Schmidt is just one person in an endless parade of people who have decided it’s their place to comment on women’s bodies. The difference is, in our new internet landscape, those comments are hard to escape. Almost everything we do is online: our work, our communication, our doomscrolling solace. While our technology has advanced, our society has not matched its pace. Everyday the internet is inundated with edited pictures of perfect people with perfect bodies, spilling their secrets to good looks. You could try to go analog: flip through Cosmopolitan, see the newest crash diet and put it away. Turn on the TV and there’s an ad for a GLP-1. Turn it off and pick up your phone. Begin scrolling and you might stumble upon it: #SkinnyTok. 

When I first encountered the hashtag, I was up late on my couch after another day of pretending to be a productive student. Mindlessly munching on my favorite Trader Joe’s Taki knock-offs, I scrolled through recipes of brown butter chocolate chip cookies, which turned into cottage cheese high-protein dessert swaps, which turned into workout motivation, before the algorithm dropped me into #SkinnyTok. I found myself unwittingly down the rabbit hole, always a swipe away from a video of someone whisper-yelling affirmations to work out, eat less, walk more. I put away the Trader Joe’s chip bag. 

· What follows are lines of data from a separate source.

`src/rtl/imm_encoder_if.sv`:
```
// rtl/imm_encoder_if.sv - stream interface for the immediate encoder
interface imm_encoder_if #(
    parameter int ERR_CNT_W = 8
);
    logic                 in_valid;
    logic                 in_ready;
    logic [31:0]          in_instr;
    logic [31:0]          in_imm;
    logic [2:0]           in_sel;
    logic                 out_valid;
    logic                 out_ready;
    logic [31:0]          out_instr;
    logic                 out_err;
    logic [ERR_CNT_W-1:0] err_count;

    modport master (
        output in_valid, in_instr, in_imm, in_sel, out_ready,
        input  in_ready, out_valid, out_instr, out_err, err_count
    );

    modport slave (
        input  in_valid, in_instr, in_imm, in_sel, out_ready,
        output in_ready, out_valid, out_instr, out_err, err_count
    );
endinterface

```
`src/rtl/imm_encoder.sv`:
```
// rtl/imm_encoder.sv - packs an immediate into RV32 I/S/B/U/J fields, registered output with 1-entry skid
module imm_encoder #(
    parameter int ERR_CNT_W   = 8,
    parameter bit ZERO_ON_ERR = 1'b1
) (
    input  logic          clk,
    input  logic          rst,
    imm_encoder_if.slave  bus
);
    localparam logic [2:0] SEL_I = 3'b000;
    localparam logic [2:0] SEL_S = 3'b001;
    localparam logic [2:0] SEL_B = 3'b010;
    localparam logic [2:0] SEL_U = 3'b011;
    localparam logic [2:0] SEL_J = 3'b100;

    logic [31:0]          imm;
    logic [31:0]          imm_f;
    logic [31:0]          enc_instr;
    logic                 enc_err;

    logic                 out_valid_r;
    logic [31:0]          out_instr_r;
    logic                 out_err_r;
    logic                 skid_valid;
    logic [31:0]          skid_instr;
    logic                 skid_err;
    logic [ERR_CNT_W-1:0] err_cnt;

    logic                 accept;
    logic                 out_free;

    assign imm = bus.in_imm;

    always_comb begin
        enc_err   = 1'b0;
        imm_f     = imm;
        enc_instr = bus.in_instr;
        case (bus.in_sel)
            SEL_I, SEL_S: enc_err = (imm[31:11] != {21{imm[11]}});
            SEL_B:        enc_err = (imm[31:12] != {20{imm[12]}}) || imm[0];
            SEL_U:        enc_err = (imm[11:0] != 12'd0);
            SEL_J:        enc_err = (imm[31:20] != {12{imm[20]}}) || imm[0];
            default:      enc_err = 1'b1;
        endcase

        if (enc_err && ZERO_ON_ERR)
            imm_f = 32'd0;

        // Illegal selects fall through to the default and leave the template untouched.
        case (bus.in_sel)
            SEL_I: enc_instr = {imm_f[11:0], bus.in_instr[19:0]};
            SEL_S: enc_instr = {imm_f[11:5], bus.in_instr[24:12], imm_f[4:0], bus.in_instr[6:0]};
            SEL_B: enc_instr = {imm_f[12], imm_f[10:5], bus.in_instr[24:12],
                                imm_f[4:1], imm_f[11], bus.in_instr[6:0]};
            SEL_U: enc_instr = {imm_f[31:12], bus.in_instr[11:0]};
            SEL_J: enc_instr = {imm_f[20], imm_f[10:1], imm_f[11], imm_f[19:12], bus.in_instr[11:0]};
            default: enc_instr = bus.in_instr;
        endcase
    end

    assign accept   = bus.in_valid && !skid_valid;
    assign out_free = !out_valid_r || bus.out_ready;

    // The skid only fills while the output is stalled, so it is always empty when accept is possible
    // on a cycle where the output register is free.
    always_ff @(posedge clk) begin
        if (rst) begin
            out_valid_r <= 1'b0;
            out_instr_r <= 32'd0;
            out_err_r   <= 1'b0;
            skid_valid  <= 1'b0;
            skid_instr  <= 32'd0;
            skid_err    <= 1'b0;
            err_cnt     <= '0;
        end else begin
            if (out_free) begin
                if (skid_valid) begin
                    out_valid_r <= 1'b1;
                    out_instr_r <= skid_instr;
                    out_err_r   <= skid_err;
                    skid_valid  <= 1'b0;
                end else if (accept) begin
                    out_valid_r <= 1'b1;
                    out_instr_r <= enc_instr;
                    out_err_r   <= enc_err;
                end else begin
                    out_valid_r <= 1'b0;
                end
            end else if (accept) begin
                skid_valid <= 1'b1;
                skid_instr <= enc_instr;
                skid_err   <= enc_err;
            end

            if (accept && enc_err && (err_cnt != {ERR_CNT_W{1'b1}}))
                err_cnt <= err_cnt + {{(ERR_CNT_W-1){1'b0}}, 1'b1};
        end
    end

    assign bus.in_ready  = !skid_valid;
    assign bus.out_valid = out_valid_r;
    assign bus.out_instr = out_instr_r;
    assign bus.out_err   = out_err_r;
    assign bus.err_count = err_cnt;
endmodule

```
`src/flat_wrapper.sv`:
```
// flat-port wrapper written by rule: the top's interface ports become plain ports
module imm_encoder_flat 
#(
    parameter int ERR_CNT_W   = 8,
    parameter bit ZERO_ON_ERR = 1'b1
)
  (clk, rst, bus_in_valid, bus_in_instr, bus_in_imm, bus_in_sel, bus_out_ready, bus_in_ready, bus_out_valid, bus_out_instr, bus_out_err, bus_err_count);
  imm_encoder_if #(.ERR_CNT_W(ERR_CNT_W)) bus_i ();
  input  logic clk;
  input  logic rst;
  input wire logic [$bits(bus_i.in_valid)-1:0] bus_in_valid;
  input wire logic [$bits(bus_i.in_instr)-1:0] bus_in_instr;
  input wire logic [$bits(bus_i.in_imm)-1:0] bus_in_imm;
  input wire logic [$bits(bus_i.in_sel)-1:0] bus_in_sel;
  input wire logic [$bits(bus_i.out_ready)-1:0] bus_out_ready;
  output wire logic [$bits(bus_i.in_ready)-1:0] bus_in_ready;
  output wire logic [$bits(bus_i.out_valid)-1:0] bus_out_valid;
  output wire logic [$bits(bus_i.out_instr)-1:0] bus_out_instr;
  output wire logic [$bits(bus_i.out_err)-1:0] bus_out_err;
  output wire logic [$bits(bus_i.err_count)-1:0] bus_err_count;
  assign bus_i.in_valid = bus_in_valid;
  assign bus_i.in_instr = bus_in_instr;
  assign bus_i.in_imm = bus_in_imm;
  assign bus_i.in_sel = bus_in_sel;
  assign bus_i.out_ready = bus_out_ready;
  assign bus_in_ready = bus_i.in_ready;
  assign bus_out_valid = bus_i.out_valid;
  assign bus_out_instr = bus_i.out_instr;
  assign bus_out_err = bus_i.out_err;
  assign bus_err_count = bus_i.err_count;
  imm_encoder #(.ERR_CNT_W(ERR_CNT_W), .ZERO_ON_ERR(ZERO_ON_ERR)) u_core (.clk(clk), .rst(rst), .bus(bus_i));
endmodule
```
`config.mk`:
```
export PLATFORM = sky130hd
export DESIGN_NAME = imm_encoder_flat
export DESIGN_NICKNAME = d
export VERILOG_FILES = /design/src/rtl/imm_encoder_if.sv /design/src/rtl/imm_encoder.sv /design/src/flat_wrapper.sv
export SDC_FILE = /design/constraint.sdc
export NUM_CORES = 1
export LEC_CHECK = 0
export BUFFER_PORTS_ARGS = -buffer_cell sky130_fd_sc_hd__buf_4
export CORE_UTILIZATION = 53
export DETAILED_ROUTE_END_ITERATION = 8
export GPL_ROUTABILITY_DRIVEN = 1
export PLACE_DENSITY = 0.86
export SETUP_SLACK_MARGIN = 0.3
export SLEW_MARGIN = 10
export SYNTH_ARGS = -nofsm -noshare
export SYNTH_HDL_FRONTEND = slang
export SYNTH_SLANG_ARGS = --single-unit
```
`constraint.sdc`:
```
create_clock -name clk -period 3 [get_ports clk]
set_clock_uncertainty 0.15 [all_clocks]
set_input_delay 0.6 -clock clk [delete_from_list [all_inputs] [get_ports clk]]
set_output_delay 0.6 -clock clk [all_outputs]
set_load 0.005 [all_outputs]
```
==> impl_results.html <==
<table>
<tr><th>Metric</th><th>Value</th></tr>
<tr><th colspan="2">Synth</th></tr>
<tr><td>Library cell with the highest instance count after synthesis</td><td>dfxtp_1</td></tr>
<tr><td>Area contributors post-synth</td><td>dfxtp_1, nand2_1, a311oi_1</td></tr>
<tr><td>Dominant cell type by area after synthesis</td><td>dfxtp_1</td></tr>
<tr><td>Synthesized area</td><td>0.00430 mm²</td></tr>
<tr><td>Mapped Nets</td><td>between 600 and 700</td></tr>
<tr><td>Yosys synthesis warning count</td><td>0</td></tr>
<tr><td>Flops &amp; latches, synth</td><td>76</td></tr>
<tr><td>Proportion of netlist area held by the largest area contributor</td><td>between 30% and 40%</td></tr>
<tr><td>Sequential fraction of the synthesis area</td><td>35.3%</td></tr>
<tr><td>Flip-flop cell with the highest count after synthesis</td><td>dfxtp_1</td></tr>
<tr><td>Synth top cells by count</td><td>dfxtp_1, nand2_1, nor2_1</td></tr>
<tr><td>Synthesized instance count</td><td>553</td></tr>
<tr><td>Async set-or-reset flop fraction in the synthesized netlist</td><td>0%</td></tr>
<tr><td>Synthesized area per cell</td><td>7.78 µm²</td></tr>
<tr><td>EDFF count, synth</td><td>0</td></tr>
<tr><td>Number of distinct library cells after synthesis</td><td>55</td></tr>
<tr><th colspan="2">Global route</th></tr>
<tr><td>Global-route wire length before repair</td><td>21.5 mm</td></tr>
<tr><td>Global-route track usage on met1</td><td>around 39%</td></tr>
<tr><td>Most used routing layer</td><td>met2</td></tr>
<tr><td>Met2 Usage GRT</td><td>54.4%</td></tr>
<tr><td>Aggregate global routing overflow</td><td>0</td></tr>
<tr><td>Met3 usage</td><td>5.89%</td></tr>
<tr><td>Maximum number of pins on one net before global-route repair</td><td>80</td></tr>
<tr><td>All-Layer GR Usage</td><td>a little under a third</td></tr>
<tr><td>Via count of the first global-routing pass</td><td>4557</td></tr>
<tr><td>Antenna violations before repair</td><td>0</td></tr>
<tr><th colspan="2">Die</th></tr>
<tr><td>Die Footprint</td><td>0.00849 mm²</td></tr>
<tr><td>Initial Utilization</td><td>around 55%</td></tr>
<tr><td>Number of cell rows</td><td>32</td></tr>
<tr><td>I/O pin cnt</td><td>114</td></tr>
<tr><td>Height of the chip</td><td>92.1 µm</td></tr>
<tr><td>Horiz. Die Dim</td><td>92.1 µm</td></tr>
<tr><td>Placeable core region</td><td>0.00781 mm²</td></tr>
<tr><th colspan="2">Worst setup path</th></tr>
<tr><td>Arr. time, crit path</td><td>1.87 ns</td></tr>
<tr><td>Type of the worst setup path</td><td>register to output port</td></tr>
<tr><td>Highest net fanout along the worst path</td><td>12</td></tr>
<tr><td>CP Capture Type</td><td>output port</td></tr>
<tr><td>Required time of the worst setup path</td><td>2.25 ns</td></tr>
<tr><td>Startpoint kind of the worst setup timing path</td><td>register</td></tr>
<tr><th colspan="2">Clock network</th></tr>
<tr><td>Later-pin clock latency in the skew report</td><td>between 0.3 and 0.4 ns</td></tr>
<tr><td>Clk pin slew, worst setup/hold paths</td><td>0.09 ns</td></tr>
<tr><td>Number of H-tree levels</td><td>3</td></tr>
<tr><td>Number of buffers created by CTS</td><td>9</td></tr>
<tr><td>Clock tree root buffer cell</td><td>clkbuf_8</td></tr>
<tr><td>Maximum root-to-sink buffer count</td><td>2</td></tr>
<tr><td>Number of buffers added for setup after CTS</td><td>0</td></tr>
<tr><td>Number of clock sinks</td><td>76</td></tr>
<tr><td>CTS tree</td><td>done</td></tr>
<tr><th colspan="2">STA</th></tr>
<tr><td>Relative slew margins</td><td>32.9%</td></tr>
<tr><td>Slew at the pin closest to its max-slew limit</td><td>between 1 and 1.5 ns</td></tr>
<tr><td>Final slew viol count</td><td>0</td></tr>
<tr><td>Setup repair after global routing missed its margin</td><td>no</td></tr>
<tr><td>Final count of hold timing violations</td><td>0</td></tr>
<tr><td>Count of final setup violators</td><td>0</td></tr>
<tr><td>Share of the cycle needed by the critical path after routing</td><td>87.2%</td></tr>
<tr><td>Fmax</td><td>382 MHz</td></tr>
<tr><td>Final critical path time including I/O delays and setup</td><td>2.62 ns</td></tr>
<tr><td>Worst Hold Slack</td><td>0.314 ns</td></tr>
<tr><td>Aggregate negative setup slack</td><td>0 ns</td></tr>
<tr><th colspan="2">Cells and area</th></tr>
<tr><td>Number of nets in the layout</td><td>just over 700</td></tr>
<tr><td>Final core area utilization</td><td>between 60 and 70%</td></tr>
<tr><td>Synthesis-to-finish area growth</td><td>26.7%</td></tr>
<tr><td>Area of all sequential standard cells</td><td>0.00152 mm²</td></tr>
<tr><td>Multi-input gate area</td><td>around 0.0026 mm²</td></tr>
<tr><td>Layout cells sized above 1</td><td>24.6%</td></tr>
<tr><td>Antenna Cells</td><td>0</td></tr>
<tr><td>Final-layout fill cell count</td><td>626</td></tr>
<tr><th colspan="2">Place</th></tr>
<tr><td>RePlAce Congestion</td><td>0.912</td></tr>
<tr><td>DP Wirelength</td><td>9.52 mm</td></tr>
<tr><td>Number of buffers inserted by port buffering</td><td>approximately 110</td></tr>
<tr><th colspan="2">Route</th></tr>
<tr><td>Iteration-0 DRC Markers</td><td>434</td></tr>
<tr><td>Wire per inst</td><td>17.4 µm</td></tr>
<tr><td>Number of remaining DRC errors</td><td>0</td></tr>
<tr><td>Final Routed Wirelength</td><td>13.1 mm</td></tr>
<tr><td>Number of iterations in the first detailed-routing pass</td><td>5</td></tr>
<tr><td>Average vias per placed instance</td><td>6.26</td></tr>
<tr><td>Vias post-DR</td><td>~4700</td></tr>
<tr><td>Antenna Nets Post-Route</td><td>0</td></tr>
<tr><th colspan="2">Power</th></tr>
<tr><td>Peak VDD IR</td><td>0.000216 V</td></tr>
<tr><td>Power density relative to cell area</td><td>~460 mW/mm²</td></tr>
<tr><td>Leakage dissipation</td><td>2.11 nW</td></tr>
<tr><td>Sum of internal, switching and leakage power</td><td>2.49 mW</td></tr>
<tr><th colspan="2">Run status</th></tr>
<tr><td>Run status</td><td>completed</td></tr>
<tr><th colspan="2">Job</th></tr>
<tr><td>Max-cap violations</td><td>0</td></tr>
<tr><th colspan="2">Min path</th></tr>
<tr><td>Path category of the worst min-delay check</td><td>register to register</td></tr>
</table>
[worst paths after layout]
check                  startpoint               endpoint  slack [ns]  depth (start not counted)
min          u_core.skid_instr[0]   u_core.skid_instr[0]        0.31                          2
max reg2reg     u_core.skid_valid  u_core.skid_instr[25]        0.48                          5
max             u_core.skid_valid           bus_in_ready        0.38                          3
min reg2reg  u_core.skid_instr[0]   u_core.skid_instr[0]        0.31                          2
[logic make-up (layout without fill, tap and decap cells)]
| kind of cell | after synthesis | after routing | synth area share [%] |
|---|---|---|---|
| muxes | 15 | 15 | 3.69 |
| AOI/OAI and AO/OA | 160 | 160 | 26.3 |
| and+or+nand+nor | 251 | 251 | 29.5 |
| buffers and inverters | 49 | 146 | 4.68 |
| DFF | 76 | 76 | 35.3 |
| xor gates and xnor gates | 1 | 1 | 0.204 |
| adders and majority gates | 1 | 1 | 0.291 |
[routing by layer]
metal	wire [µm]	part of all wire (%)	up-vias
met5	0	0	-
met4	364	2.8	0
met3	786	6.0	27
met2	6520	50	203
met1	5450	42	2232
li1	-	-	2247
[report_power, final]
part	internal (mW)	switching (mW)	total (mW)	leakage, nW
combinational	0.219	0.263	0.482	1.38
clock	0.483	0.427	0.911	0.113
sequential	1.06	0.0353	1.10	0.622
total	1.77	0.726	2.49	2.11
[cells in the final DEF, fill, tap and decap left out, types with 5 or more instances in the layout]
| master | n |
|---|---|
| nand3_1 | 16 |
| a311oi_1 | 28 |
| a21oi_1 | 36 |
| o21bai_1 | 13 |
| or4_1 | 6 |
| a211oi_1 | 13 |
| nand2b_1 | 9 |
| buf_4 | 125 |
| clkbuf_8 | 9 |
| a41oi_1 | 9 |
| nand4_1 | 24 |
| nor3_1 | 18 |
| nand3b_1 | 5 |
| nor4_1 | 6 |
| o21ai_0 | 30 |
| and3_1 | 8 |
| a31oi_1 | 6 |
| nor2b_1 | 20 |
| nor2_1 | 53 |
| mux2_2 | 7 |
| mux2i_1 | 8 |
| dfxtp_1 | 76 |
| nand2_1 | 71 |
[worst max-delay path, cell delays in order (launching register included)]
cell and delay [ns]:
dfxtp_1 0.70, inv_1 0.38, buf_4 0.28, buf_4 0.14
[sequential cells by signal, summed over array words and instances (netlist names)]
signal,count
u_core.bus.out_instr,32
u_core.skid_instr,32
u_core.bus.err_count,8
u_core.bus.out_err,1
u_core.bus.out_valid,1
u_core.skid_err,1
u_core.skid_valid,1
[timing repair]
item | CTS | global route
endpoints found under the setup margin | 1 | 0
gates resized for setup | 1 | 0
hold buffers | 0 | 0
[per-stage QoR]
step / setup slack, ns / area, µm² / instances
final: 0.383 / 5450 / 752
after global routing: 0.311 / 5450 / 752
after CTS: 0.418 / 5450 / 752
after detailed placement: 0.150 / 5220 / 736
after global placement: 0.204 / 5220 / 736
after floorplan: 0.403 / 4300 / 553
[cell type report]
class / count / share of cell area, %
Tap cell: 102 / 2.34
Sequential cell: 76 / 27.9
Clock inverter: 7 / 1.93
Inverter: 3 / 0.206
Multi-Input combinational cell: 428 / 47.4
Clock buffer: 9 / 2.27
Timing Repair Buffer: 127 / 17.9
No activity file was read; power rests on OpenSTA's default activity.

It’s unclear to me where to go from here. It is not Schmidt or other women like her who created this cultural obsession with beauty and thinness to begin with, yet they are vehement proponents and a crucial part of the narrative’s perpetuation. Maybe that’s the real problem: not that Schmidt exists, but that we keep making space for her — not just online, but in our minds. She tells us skinny is effortless. But it’s not. What’s effortless is the way we keep coming back to the same ideal, again and again, dressing it up in new faces, new fonts, new hashtags. Skinny with a “y” or an “i” — the hunger feels the same.